> Extracted records:
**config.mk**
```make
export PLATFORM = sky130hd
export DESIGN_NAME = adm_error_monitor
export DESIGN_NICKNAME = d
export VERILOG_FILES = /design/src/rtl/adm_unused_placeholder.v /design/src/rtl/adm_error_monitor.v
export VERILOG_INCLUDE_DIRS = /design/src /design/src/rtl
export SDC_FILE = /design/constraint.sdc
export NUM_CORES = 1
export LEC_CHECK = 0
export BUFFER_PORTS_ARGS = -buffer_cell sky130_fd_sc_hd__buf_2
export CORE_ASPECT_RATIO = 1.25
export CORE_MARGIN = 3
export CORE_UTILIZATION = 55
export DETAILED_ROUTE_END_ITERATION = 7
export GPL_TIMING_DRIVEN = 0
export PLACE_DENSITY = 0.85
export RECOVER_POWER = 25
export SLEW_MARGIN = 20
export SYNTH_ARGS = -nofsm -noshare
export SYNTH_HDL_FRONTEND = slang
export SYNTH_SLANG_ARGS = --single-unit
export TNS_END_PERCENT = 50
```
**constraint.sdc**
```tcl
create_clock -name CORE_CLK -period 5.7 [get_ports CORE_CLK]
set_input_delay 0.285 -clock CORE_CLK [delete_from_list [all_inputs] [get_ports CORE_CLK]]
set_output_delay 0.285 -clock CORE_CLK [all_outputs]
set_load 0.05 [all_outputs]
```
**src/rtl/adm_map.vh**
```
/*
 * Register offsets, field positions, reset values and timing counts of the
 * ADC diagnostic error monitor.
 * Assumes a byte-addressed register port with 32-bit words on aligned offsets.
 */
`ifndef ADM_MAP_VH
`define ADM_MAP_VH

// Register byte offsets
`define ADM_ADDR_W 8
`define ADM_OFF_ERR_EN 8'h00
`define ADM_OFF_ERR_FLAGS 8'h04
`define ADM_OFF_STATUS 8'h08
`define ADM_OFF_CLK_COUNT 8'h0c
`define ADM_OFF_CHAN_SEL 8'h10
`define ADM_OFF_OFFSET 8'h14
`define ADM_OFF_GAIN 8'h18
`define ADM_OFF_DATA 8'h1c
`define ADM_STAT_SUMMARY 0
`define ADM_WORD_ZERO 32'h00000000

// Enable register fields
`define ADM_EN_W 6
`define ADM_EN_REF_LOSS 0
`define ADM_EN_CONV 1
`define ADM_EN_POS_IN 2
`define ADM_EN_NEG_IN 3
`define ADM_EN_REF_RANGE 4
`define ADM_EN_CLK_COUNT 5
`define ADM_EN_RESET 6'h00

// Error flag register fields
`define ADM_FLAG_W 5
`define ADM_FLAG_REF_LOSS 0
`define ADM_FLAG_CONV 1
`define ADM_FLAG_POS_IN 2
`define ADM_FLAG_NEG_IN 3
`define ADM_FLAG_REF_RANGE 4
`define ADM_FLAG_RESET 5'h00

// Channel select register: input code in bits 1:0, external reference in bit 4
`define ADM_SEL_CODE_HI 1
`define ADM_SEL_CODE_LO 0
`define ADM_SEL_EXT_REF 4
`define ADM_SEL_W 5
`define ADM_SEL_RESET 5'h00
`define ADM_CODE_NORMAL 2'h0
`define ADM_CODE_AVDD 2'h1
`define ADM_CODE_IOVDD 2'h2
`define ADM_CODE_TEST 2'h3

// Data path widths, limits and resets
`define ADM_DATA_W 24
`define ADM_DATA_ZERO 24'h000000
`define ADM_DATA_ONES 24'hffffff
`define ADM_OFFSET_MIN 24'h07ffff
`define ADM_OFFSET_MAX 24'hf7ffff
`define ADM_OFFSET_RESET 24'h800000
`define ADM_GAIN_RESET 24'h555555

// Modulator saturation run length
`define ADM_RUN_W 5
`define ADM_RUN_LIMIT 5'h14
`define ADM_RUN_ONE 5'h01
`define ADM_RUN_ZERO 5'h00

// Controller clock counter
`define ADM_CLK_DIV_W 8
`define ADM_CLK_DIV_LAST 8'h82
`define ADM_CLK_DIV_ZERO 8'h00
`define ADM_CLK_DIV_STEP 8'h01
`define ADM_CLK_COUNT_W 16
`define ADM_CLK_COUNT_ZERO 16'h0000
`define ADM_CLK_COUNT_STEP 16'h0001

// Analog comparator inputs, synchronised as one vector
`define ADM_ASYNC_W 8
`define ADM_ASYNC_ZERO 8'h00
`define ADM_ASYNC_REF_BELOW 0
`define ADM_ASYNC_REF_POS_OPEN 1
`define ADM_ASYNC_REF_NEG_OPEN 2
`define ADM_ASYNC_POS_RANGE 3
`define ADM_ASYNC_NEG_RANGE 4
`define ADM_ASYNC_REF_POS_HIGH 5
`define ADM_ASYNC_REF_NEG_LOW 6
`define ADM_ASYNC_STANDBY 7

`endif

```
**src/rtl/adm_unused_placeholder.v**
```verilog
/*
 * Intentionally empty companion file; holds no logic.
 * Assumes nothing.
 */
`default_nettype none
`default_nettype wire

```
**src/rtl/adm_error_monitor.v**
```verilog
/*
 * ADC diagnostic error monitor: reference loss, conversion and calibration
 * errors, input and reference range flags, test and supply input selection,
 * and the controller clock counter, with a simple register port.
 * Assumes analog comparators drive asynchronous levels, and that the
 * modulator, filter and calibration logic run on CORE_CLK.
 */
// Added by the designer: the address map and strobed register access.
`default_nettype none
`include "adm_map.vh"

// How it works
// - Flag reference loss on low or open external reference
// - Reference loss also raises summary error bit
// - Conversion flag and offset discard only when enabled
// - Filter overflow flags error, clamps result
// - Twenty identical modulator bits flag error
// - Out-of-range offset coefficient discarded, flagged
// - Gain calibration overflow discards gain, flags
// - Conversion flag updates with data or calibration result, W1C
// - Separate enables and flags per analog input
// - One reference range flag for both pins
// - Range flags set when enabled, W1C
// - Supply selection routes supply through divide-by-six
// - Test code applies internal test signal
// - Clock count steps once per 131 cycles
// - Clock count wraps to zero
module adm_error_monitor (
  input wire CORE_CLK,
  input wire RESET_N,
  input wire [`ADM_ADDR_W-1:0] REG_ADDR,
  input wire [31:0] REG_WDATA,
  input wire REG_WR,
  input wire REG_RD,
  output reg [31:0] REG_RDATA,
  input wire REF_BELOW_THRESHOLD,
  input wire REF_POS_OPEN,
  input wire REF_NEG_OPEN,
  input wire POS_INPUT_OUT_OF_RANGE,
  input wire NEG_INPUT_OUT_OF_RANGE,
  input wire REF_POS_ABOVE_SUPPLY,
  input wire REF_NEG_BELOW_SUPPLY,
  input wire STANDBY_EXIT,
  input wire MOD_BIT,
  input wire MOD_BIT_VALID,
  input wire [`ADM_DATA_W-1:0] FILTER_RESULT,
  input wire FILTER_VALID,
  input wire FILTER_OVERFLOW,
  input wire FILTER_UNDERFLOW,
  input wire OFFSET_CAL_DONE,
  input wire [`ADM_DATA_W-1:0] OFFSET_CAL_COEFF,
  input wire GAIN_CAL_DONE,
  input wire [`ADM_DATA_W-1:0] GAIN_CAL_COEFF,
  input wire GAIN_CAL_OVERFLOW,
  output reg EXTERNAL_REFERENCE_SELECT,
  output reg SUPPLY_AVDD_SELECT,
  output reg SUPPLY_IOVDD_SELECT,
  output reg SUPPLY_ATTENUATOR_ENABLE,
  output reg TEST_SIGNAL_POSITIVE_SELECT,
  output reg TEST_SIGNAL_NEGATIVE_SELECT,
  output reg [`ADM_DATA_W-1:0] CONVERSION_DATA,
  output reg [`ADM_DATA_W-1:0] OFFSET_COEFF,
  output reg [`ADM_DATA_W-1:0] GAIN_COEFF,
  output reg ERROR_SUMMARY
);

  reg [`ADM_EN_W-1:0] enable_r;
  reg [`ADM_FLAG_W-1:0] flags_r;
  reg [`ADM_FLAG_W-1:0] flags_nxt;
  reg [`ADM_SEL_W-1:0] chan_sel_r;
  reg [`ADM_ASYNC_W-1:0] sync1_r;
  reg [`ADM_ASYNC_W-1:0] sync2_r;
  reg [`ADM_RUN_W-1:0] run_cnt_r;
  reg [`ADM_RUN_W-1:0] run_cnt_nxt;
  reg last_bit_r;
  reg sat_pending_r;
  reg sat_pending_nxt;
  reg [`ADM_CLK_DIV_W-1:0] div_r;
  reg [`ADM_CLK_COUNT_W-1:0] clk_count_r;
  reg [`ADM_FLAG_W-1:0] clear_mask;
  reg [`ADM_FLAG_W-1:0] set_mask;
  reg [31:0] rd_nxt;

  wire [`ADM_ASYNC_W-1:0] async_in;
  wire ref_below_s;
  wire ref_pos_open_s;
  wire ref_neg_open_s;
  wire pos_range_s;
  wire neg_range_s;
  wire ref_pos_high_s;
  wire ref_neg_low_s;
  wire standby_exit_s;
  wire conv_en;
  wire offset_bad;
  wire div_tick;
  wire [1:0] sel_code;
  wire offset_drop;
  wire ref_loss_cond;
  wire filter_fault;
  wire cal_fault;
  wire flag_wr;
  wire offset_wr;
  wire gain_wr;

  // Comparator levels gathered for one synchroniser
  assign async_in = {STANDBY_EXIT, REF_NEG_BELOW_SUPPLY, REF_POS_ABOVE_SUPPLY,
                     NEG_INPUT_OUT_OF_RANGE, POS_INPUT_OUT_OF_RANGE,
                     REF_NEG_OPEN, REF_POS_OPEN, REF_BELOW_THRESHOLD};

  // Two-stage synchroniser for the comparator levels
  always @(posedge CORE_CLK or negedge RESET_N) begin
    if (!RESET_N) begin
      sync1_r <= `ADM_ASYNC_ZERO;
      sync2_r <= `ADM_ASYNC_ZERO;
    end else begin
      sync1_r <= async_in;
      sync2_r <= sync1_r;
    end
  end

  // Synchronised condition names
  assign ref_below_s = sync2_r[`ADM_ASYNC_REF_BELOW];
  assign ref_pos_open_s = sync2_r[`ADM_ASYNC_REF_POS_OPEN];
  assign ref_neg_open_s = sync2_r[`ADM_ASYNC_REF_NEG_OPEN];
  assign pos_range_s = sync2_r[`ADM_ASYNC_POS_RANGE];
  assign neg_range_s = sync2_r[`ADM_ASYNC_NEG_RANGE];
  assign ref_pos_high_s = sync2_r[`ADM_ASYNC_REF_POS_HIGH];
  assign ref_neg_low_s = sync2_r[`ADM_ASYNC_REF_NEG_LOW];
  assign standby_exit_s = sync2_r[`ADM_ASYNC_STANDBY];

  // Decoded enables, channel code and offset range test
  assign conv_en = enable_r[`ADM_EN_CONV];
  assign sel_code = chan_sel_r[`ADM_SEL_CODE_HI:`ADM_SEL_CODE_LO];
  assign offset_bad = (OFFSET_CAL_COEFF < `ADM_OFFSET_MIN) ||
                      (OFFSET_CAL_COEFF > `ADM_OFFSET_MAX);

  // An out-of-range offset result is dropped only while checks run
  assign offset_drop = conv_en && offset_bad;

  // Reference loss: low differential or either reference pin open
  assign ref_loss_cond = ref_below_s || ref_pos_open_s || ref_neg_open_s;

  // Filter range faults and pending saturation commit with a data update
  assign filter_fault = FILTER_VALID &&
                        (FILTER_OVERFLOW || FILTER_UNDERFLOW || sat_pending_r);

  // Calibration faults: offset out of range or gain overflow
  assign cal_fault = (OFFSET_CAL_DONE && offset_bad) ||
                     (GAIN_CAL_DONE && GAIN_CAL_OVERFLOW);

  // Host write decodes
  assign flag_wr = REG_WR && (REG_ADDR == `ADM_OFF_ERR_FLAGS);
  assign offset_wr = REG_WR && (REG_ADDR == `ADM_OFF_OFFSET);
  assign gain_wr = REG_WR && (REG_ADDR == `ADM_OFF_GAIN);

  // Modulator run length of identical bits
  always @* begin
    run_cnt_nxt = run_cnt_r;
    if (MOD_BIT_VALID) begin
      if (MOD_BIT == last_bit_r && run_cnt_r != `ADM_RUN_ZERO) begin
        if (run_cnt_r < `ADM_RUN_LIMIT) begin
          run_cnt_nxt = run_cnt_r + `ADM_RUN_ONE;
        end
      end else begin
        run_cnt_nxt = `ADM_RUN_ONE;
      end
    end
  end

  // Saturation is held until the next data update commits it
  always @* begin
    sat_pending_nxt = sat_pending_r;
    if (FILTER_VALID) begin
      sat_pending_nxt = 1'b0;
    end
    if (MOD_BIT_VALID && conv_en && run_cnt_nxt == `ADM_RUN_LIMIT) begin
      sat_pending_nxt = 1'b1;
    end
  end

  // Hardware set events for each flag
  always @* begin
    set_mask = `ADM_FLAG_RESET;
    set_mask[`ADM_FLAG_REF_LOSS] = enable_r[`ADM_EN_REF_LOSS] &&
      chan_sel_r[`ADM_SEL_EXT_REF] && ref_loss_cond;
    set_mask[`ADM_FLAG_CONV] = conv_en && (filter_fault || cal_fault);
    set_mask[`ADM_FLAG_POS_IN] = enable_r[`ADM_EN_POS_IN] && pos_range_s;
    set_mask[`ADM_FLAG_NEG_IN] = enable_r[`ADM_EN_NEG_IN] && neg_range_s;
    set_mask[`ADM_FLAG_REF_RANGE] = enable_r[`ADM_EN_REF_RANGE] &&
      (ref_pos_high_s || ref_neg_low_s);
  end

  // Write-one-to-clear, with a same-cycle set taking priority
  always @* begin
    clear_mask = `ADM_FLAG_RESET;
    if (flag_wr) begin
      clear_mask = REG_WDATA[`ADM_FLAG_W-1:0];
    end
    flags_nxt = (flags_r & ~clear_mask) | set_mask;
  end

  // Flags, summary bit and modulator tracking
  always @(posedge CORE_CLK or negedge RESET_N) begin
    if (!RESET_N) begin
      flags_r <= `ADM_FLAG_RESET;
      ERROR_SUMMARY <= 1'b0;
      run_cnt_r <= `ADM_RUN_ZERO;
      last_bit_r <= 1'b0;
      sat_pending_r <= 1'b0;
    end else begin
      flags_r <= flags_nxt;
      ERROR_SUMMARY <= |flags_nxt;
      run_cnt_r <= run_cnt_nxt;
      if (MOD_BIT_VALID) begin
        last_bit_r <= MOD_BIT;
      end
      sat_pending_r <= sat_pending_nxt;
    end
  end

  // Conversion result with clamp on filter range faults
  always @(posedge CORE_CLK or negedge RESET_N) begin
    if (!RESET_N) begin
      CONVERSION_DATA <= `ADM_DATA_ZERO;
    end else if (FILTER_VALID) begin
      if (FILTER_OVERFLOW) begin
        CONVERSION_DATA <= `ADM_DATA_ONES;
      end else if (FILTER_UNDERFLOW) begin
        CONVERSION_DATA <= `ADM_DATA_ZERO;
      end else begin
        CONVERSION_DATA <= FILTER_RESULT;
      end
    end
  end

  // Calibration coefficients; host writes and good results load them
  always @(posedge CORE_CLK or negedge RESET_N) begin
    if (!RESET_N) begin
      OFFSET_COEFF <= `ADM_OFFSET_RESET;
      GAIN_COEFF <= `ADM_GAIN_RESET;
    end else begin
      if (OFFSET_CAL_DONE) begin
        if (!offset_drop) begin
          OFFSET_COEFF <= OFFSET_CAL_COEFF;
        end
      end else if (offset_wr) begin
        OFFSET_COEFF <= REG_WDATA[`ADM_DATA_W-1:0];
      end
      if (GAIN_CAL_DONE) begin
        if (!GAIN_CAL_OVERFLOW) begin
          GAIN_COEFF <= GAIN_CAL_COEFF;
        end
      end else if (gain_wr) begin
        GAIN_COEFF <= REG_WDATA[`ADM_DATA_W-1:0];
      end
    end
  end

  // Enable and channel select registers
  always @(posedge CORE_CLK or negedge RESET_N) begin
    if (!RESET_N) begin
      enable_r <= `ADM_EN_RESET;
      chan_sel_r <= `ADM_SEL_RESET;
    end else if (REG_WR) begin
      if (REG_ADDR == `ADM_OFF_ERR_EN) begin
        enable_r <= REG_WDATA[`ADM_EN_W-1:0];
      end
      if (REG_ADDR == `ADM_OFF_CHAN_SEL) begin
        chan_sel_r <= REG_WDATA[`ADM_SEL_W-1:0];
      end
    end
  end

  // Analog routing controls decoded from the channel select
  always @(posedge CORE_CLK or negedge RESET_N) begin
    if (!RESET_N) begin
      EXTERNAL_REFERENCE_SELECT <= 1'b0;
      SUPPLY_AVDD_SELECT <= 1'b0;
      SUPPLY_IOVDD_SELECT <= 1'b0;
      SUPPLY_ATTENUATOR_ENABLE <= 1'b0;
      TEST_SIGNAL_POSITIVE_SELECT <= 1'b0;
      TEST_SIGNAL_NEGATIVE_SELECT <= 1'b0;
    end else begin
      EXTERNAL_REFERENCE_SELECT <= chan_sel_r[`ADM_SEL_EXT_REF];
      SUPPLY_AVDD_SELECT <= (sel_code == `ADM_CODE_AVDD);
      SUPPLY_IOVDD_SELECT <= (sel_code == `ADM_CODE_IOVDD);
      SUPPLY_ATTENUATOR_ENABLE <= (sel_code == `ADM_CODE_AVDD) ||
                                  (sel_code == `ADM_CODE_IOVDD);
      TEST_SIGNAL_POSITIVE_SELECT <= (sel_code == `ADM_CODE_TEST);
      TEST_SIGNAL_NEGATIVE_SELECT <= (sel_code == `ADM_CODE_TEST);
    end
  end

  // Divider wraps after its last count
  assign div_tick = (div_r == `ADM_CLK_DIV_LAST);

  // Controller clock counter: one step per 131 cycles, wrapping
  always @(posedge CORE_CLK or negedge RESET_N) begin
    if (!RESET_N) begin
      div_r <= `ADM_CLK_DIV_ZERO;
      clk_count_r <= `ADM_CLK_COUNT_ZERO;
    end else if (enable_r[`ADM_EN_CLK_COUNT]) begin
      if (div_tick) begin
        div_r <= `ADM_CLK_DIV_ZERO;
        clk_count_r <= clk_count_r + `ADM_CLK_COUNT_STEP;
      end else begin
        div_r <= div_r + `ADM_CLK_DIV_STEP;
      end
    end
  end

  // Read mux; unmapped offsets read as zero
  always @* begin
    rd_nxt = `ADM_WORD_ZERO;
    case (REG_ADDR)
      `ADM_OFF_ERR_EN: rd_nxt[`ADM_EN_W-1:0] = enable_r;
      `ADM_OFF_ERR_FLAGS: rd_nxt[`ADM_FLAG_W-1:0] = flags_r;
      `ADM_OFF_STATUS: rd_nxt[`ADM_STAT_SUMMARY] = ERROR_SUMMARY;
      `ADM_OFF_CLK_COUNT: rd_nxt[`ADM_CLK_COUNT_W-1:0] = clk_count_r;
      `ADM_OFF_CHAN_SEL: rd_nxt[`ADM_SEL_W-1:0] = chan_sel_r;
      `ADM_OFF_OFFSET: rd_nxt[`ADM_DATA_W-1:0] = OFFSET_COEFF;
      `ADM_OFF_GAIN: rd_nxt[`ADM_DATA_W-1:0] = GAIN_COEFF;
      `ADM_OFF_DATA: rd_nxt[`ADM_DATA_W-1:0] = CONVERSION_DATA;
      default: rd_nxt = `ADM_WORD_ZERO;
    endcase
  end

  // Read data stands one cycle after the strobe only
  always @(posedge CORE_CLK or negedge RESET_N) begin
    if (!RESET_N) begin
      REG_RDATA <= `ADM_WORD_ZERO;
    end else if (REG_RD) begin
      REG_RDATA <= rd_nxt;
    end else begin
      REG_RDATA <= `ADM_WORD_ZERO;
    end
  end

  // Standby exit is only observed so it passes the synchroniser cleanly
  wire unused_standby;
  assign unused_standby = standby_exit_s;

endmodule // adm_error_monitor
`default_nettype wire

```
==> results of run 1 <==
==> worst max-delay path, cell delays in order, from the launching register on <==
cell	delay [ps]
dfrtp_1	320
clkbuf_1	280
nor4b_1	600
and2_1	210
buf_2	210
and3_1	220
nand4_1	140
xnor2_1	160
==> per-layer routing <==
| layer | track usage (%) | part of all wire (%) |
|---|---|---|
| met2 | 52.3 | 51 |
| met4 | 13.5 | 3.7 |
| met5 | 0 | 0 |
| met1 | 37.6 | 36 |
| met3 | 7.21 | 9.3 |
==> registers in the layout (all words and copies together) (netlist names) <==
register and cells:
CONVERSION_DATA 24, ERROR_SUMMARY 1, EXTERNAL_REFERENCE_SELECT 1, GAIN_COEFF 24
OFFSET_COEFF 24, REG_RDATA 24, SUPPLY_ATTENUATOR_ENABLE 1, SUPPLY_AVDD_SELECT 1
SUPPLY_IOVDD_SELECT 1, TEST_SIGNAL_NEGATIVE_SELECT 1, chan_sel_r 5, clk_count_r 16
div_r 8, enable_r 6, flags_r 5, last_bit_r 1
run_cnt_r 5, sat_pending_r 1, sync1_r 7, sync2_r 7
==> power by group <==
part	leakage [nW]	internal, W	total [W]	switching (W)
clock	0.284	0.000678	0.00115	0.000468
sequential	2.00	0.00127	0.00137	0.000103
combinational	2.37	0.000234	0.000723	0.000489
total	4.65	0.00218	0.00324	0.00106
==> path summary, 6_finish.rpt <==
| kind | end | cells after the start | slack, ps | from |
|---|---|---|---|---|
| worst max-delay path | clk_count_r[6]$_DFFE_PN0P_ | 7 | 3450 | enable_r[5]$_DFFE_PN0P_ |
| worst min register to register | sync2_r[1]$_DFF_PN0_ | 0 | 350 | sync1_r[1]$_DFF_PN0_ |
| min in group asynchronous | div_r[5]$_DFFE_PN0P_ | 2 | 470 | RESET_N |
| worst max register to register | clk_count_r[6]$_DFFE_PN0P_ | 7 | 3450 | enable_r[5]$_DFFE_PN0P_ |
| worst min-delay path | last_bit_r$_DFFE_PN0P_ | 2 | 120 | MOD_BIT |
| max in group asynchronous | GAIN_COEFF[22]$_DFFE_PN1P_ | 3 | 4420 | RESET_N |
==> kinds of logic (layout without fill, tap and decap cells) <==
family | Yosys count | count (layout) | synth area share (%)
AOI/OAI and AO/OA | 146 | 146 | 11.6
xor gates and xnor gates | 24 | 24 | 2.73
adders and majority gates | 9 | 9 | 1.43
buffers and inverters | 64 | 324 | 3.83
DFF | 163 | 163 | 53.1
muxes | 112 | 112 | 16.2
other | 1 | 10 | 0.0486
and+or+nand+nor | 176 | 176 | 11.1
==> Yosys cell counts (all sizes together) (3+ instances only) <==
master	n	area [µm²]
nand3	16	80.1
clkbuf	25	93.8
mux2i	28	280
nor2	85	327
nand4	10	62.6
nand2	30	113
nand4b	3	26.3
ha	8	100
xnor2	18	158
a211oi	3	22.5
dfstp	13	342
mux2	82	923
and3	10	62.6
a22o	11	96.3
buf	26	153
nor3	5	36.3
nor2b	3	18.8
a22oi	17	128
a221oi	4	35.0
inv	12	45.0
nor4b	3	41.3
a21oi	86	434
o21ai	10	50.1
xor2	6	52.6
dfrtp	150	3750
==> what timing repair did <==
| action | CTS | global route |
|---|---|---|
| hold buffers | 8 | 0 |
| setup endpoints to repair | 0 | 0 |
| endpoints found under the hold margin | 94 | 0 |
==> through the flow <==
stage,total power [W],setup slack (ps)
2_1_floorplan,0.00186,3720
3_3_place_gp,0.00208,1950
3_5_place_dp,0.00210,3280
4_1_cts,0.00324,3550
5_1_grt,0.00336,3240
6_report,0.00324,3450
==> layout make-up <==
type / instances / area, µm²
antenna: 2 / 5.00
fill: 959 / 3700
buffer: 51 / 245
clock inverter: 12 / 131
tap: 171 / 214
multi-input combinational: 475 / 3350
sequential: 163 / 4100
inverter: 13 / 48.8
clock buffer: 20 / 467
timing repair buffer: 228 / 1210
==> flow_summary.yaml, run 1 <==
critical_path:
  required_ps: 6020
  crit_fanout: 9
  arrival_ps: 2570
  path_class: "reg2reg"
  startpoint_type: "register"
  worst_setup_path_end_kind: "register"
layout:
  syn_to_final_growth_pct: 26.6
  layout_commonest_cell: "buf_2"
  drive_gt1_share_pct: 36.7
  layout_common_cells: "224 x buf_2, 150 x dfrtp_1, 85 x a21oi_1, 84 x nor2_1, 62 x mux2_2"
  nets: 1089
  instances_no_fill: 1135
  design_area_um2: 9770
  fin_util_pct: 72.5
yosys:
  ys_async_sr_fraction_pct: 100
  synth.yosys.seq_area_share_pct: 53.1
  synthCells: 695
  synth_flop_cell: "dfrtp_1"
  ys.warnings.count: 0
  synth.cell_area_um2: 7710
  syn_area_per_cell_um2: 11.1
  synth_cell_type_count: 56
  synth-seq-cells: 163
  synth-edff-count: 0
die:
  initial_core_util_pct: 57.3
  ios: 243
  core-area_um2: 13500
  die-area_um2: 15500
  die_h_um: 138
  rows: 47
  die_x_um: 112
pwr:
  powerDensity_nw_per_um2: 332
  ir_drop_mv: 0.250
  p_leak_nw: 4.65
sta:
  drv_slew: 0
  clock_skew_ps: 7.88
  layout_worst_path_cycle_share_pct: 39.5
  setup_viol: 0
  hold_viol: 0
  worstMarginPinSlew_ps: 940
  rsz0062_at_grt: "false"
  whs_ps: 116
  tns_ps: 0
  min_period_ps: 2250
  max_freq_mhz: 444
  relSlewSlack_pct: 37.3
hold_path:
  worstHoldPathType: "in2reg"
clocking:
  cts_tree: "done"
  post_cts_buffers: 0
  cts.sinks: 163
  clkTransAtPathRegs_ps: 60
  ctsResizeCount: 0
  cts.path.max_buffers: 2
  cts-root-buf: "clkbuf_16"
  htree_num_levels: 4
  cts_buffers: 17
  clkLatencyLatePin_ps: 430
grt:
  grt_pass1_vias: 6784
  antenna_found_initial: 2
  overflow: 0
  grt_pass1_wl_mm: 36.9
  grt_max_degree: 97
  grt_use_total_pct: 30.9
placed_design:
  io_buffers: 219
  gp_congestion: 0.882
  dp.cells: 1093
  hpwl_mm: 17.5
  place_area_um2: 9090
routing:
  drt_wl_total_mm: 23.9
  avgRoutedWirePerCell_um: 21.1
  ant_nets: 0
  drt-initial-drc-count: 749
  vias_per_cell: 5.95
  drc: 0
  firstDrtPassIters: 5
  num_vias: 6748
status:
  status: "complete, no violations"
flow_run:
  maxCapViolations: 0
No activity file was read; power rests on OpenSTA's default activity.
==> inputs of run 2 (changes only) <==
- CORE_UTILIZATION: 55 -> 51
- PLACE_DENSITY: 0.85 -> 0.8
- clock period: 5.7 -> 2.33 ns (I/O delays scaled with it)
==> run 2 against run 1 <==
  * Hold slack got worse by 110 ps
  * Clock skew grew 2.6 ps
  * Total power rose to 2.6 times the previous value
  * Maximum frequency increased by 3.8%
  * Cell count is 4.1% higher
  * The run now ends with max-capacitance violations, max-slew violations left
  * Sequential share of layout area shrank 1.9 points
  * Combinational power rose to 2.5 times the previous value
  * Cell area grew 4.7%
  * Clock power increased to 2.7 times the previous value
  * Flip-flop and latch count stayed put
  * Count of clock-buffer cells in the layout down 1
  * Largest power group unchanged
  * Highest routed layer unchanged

> What you are asked to do: For every line above that holds the word "length", report the whole line.

> Response to the task:
// Modulator saturation run length
  // Modulator run length of identical bits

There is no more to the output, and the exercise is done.